» ASSIGNMENT: The reply to the records below should contain exactly the lines from the line with "3_3_place_gp: -2530 / 24800 / 3754" through the line with "87 | 2180 |", and nothing besides.

[Stored records]
====================
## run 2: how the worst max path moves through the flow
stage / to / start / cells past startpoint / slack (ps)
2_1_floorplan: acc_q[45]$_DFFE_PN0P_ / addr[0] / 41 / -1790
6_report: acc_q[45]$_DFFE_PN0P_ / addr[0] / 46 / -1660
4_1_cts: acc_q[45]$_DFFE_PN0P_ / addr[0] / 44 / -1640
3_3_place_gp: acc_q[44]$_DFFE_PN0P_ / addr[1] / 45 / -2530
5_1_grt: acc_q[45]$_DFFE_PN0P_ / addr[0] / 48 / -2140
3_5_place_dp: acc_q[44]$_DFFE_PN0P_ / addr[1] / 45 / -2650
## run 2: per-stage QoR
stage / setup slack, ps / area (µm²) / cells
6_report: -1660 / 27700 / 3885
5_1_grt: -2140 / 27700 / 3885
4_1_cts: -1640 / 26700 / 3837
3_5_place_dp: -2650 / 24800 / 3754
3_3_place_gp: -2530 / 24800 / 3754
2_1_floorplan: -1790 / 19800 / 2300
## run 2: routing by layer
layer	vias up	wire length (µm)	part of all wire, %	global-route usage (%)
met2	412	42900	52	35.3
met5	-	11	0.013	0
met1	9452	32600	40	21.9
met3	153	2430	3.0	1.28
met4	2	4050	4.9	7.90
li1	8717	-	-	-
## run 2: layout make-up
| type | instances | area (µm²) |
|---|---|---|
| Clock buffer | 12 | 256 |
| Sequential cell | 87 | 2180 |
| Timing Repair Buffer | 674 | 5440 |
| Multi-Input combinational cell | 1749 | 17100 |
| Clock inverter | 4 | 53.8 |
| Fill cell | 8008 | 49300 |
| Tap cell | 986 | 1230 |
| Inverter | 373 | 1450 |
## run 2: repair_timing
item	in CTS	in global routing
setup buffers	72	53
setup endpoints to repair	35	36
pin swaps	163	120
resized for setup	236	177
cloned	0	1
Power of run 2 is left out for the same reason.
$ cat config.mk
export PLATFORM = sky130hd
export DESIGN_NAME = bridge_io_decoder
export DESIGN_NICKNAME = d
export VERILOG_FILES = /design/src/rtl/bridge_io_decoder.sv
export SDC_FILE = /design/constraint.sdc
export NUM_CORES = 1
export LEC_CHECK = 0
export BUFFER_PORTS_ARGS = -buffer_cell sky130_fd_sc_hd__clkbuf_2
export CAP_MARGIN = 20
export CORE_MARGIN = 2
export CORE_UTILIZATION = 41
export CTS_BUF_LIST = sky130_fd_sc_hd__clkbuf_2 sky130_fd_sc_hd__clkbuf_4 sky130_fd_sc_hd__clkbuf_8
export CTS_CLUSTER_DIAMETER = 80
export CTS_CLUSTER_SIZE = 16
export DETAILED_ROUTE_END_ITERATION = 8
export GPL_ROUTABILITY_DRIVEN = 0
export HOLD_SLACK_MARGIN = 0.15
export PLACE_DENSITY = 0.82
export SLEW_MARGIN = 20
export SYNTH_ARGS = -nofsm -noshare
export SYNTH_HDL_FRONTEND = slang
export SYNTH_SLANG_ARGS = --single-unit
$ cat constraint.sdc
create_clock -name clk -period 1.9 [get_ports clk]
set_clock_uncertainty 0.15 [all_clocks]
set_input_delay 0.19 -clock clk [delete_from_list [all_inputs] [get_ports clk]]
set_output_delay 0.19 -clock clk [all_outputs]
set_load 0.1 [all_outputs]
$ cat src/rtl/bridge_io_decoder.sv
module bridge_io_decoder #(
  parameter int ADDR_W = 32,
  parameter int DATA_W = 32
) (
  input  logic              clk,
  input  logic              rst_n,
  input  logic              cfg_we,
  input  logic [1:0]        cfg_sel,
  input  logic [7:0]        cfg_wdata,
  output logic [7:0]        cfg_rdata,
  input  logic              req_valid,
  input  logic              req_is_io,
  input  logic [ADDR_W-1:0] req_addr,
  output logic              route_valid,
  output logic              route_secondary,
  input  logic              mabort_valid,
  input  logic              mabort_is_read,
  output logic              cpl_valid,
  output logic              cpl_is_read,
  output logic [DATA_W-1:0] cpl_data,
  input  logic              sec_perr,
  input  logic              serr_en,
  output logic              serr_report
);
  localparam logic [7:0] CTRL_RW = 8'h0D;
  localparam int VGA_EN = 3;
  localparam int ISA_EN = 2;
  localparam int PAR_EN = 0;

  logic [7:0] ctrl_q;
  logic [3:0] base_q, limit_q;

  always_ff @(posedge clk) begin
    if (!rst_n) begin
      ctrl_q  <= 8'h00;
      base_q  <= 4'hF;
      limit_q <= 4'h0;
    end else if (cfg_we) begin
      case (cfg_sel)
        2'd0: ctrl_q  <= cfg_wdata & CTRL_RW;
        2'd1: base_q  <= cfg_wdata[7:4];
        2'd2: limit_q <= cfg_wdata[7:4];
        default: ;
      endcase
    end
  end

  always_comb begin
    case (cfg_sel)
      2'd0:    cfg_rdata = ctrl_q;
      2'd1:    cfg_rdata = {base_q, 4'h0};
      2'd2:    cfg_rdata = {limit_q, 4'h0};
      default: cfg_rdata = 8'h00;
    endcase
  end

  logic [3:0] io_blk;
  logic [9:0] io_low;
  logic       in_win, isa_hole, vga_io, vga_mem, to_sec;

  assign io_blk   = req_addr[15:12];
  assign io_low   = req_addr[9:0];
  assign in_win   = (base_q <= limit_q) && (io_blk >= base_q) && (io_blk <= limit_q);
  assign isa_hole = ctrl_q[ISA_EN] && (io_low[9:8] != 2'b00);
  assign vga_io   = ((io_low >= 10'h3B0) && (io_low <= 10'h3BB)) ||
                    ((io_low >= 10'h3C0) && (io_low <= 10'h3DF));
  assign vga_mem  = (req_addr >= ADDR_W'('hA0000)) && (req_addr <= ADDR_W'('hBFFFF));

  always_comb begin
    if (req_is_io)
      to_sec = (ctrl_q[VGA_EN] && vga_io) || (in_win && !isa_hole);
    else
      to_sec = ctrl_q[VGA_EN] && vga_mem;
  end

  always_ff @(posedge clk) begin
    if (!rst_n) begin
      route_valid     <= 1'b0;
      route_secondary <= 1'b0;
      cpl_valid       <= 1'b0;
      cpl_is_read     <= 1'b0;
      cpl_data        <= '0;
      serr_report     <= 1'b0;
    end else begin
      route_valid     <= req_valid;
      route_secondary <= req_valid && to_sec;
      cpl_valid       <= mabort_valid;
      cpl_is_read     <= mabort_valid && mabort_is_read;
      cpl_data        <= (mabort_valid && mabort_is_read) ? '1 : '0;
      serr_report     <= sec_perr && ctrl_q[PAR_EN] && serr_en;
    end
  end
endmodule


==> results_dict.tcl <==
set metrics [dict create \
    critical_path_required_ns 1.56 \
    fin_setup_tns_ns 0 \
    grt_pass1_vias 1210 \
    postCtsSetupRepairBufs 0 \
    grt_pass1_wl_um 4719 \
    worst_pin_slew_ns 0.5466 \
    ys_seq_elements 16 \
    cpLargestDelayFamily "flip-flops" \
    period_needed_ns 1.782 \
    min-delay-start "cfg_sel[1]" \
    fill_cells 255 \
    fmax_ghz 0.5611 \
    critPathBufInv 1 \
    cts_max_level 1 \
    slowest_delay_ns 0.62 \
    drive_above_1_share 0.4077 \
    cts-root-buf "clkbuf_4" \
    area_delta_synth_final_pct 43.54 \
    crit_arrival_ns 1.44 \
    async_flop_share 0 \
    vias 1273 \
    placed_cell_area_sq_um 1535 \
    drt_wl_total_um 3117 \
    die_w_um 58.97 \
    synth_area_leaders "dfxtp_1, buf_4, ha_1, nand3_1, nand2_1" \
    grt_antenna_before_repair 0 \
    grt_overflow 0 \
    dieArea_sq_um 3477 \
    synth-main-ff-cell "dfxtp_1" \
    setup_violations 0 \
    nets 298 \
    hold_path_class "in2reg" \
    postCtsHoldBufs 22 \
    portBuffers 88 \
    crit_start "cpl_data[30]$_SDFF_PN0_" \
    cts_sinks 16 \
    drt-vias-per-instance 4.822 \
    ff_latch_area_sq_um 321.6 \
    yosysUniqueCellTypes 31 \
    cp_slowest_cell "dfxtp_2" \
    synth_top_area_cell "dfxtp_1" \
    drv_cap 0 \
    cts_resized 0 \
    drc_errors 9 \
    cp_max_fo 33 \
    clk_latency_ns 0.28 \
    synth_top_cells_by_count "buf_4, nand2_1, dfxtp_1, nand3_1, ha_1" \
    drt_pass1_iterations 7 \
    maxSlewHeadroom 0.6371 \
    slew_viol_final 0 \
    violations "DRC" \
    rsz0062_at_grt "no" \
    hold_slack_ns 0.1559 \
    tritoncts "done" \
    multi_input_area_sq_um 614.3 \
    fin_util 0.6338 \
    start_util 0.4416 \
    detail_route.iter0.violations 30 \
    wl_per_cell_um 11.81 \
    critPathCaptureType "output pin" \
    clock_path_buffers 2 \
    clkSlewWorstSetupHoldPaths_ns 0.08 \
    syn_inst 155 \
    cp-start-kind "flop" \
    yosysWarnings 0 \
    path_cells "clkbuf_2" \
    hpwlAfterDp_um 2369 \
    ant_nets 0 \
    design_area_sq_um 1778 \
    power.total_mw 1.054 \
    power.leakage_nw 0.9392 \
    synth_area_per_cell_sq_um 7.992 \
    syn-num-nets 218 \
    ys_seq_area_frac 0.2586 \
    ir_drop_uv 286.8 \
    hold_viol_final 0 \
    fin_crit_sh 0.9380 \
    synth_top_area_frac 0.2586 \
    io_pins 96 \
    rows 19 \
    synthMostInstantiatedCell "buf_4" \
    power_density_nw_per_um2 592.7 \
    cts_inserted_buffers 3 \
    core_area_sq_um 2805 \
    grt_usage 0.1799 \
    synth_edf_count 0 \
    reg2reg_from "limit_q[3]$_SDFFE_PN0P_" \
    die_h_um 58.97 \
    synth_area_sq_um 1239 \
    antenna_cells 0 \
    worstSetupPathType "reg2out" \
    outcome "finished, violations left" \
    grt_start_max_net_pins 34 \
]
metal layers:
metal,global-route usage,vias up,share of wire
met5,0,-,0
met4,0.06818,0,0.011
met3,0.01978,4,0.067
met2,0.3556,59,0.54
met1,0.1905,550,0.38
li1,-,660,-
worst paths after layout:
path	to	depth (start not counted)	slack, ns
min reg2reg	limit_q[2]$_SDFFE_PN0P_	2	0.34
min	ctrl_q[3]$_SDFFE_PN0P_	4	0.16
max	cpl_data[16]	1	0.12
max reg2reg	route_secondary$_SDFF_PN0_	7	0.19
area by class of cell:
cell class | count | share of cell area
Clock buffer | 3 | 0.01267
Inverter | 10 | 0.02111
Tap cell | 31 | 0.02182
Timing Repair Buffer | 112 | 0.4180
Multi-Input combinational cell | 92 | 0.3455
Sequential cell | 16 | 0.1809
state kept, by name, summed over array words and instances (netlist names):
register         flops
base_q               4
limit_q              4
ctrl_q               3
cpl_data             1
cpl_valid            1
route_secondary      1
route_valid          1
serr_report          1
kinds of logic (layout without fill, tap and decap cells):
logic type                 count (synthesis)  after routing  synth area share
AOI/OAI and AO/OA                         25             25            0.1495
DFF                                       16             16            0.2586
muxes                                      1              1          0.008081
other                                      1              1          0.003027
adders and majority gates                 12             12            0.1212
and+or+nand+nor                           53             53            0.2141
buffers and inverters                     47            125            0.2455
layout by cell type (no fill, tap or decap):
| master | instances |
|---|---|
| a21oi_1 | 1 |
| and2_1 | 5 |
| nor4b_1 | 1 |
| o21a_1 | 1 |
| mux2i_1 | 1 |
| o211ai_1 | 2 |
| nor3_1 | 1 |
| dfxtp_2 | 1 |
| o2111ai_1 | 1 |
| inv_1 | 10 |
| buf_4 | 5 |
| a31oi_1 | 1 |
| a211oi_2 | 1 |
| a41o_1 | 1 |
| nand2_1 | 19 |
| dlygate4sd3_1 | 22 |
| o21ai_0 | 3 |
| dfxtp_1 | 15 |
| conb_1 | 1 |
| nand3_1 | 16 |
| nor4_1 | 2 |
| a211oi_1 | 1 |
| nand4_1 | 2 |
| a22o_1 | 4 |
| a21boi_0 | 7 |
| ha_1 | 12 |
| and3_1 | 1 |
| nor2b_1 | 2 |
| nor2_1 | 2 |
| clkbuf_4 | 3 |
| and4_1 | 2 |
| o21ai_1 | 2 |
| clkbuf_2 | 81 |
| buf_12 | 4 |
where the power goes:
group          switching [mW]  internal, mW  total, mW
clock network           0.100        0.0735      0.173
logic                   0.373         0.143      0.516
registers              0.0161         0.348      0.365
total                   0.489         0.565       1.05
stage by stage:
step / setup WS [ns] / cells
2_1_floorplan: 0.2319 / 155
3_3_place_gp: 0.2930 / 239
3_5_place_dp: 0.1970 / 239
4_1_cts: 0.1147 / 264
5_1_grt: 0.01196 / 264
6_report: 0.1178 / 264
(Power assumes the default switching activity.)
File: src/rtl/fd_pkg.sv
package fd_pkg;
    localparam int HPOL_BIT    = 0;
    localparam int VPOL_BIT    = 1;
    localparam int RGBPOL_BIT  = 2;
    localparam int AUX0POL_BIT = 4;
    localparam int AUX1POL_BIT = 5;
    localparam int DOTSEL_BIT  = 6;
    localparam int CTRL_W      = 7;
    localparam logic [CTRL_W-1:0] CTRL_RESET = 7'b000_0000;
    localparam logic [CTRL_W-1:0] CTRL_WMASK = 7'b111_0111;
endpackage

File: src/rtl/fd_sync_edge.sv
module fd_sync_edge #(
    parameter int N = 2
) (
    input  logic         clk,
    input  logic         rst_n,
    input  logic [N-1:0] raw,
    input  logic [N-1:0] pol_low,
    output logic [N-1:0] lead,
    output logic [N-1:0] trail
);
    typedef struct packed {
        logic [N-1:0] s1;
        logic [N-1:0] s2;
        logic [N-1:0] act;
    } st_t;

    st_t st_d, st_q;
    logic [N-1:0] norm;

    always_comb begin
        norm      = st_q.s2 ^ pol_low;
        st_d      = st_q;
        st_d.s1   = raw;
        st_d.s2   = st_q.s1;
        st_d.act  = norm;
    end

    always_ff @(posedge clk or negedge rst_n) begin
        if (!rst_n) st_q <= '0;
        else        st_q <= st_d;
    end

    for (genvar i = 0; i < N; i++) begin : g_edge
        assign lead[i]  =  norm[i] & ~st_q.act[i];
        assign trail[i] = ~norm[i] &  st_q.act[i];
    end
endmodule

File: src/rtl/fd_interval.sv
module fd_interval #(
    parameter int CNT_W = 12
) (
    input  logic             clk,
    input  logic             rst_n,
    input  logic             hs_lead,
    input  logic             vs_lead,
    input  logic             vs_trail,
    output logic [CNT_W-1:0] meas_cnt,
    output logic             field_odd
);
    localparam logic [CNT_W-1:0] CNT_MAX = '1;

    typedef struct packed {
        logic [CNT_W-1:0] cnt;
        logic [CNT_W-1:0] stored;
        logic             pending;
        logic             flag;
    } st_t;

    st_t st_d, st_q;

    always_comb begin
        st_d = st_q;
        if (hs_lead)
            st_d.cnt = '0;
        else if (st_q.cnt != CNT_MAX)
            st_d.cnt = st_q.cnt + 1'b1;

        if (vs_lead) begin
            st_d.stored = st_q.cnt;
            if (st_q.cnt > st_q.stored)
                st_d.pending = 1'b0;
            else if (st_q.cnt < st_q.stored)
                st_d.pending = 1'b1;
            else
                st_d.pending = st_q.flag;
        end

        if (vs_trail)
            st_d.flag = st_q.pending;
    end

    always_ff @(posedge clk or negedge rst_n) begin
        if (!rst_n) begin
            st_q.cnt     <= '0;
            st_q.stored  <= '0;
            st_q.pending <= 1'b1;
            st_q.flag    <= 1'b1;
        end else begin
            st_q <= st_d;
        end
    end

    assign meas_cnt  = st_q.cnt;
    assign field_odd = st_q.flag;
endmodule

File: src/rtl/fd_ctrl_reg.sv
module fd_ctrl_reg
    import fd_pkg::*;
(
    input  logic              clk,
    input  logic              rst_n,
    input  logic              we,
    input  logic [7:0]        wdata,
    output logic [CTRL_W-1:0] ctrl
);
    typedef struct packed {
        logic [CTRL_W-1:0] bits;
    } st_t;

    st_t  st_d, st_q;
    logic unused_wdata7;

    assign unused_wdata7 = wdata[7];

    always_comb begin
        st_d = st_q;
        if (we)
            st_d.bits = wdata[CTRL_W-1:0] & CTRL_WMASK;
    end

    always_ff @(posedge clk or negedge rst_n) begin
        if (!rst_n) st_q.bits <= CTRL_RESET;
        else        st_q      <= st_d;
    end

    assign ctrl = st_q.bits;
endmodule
====================
» RESULT OF THE TASK:
3_3_place_gp: -2530 / 24800 / 3754
2_1_floorplan: -1790 / 19800 / 2300
## run 2: routing by layer
layer	vias up	wire length (µm)	part of all wire, %	global-route usage (%)
met2	412	42900	52	35.3
met5	-	11	0.013	0
met1	9452	32600	40	21.9
met3	153	2430	3.0	1.28
met4	2	4050	4.9	7.90
li1	8717	-	-	-
## run 2: layout make-up
| type | instances | area (µm²) |
|---|---|---|
| Clock buffer | 12 | 256 |
| Sequential cell | 87 | 2180 |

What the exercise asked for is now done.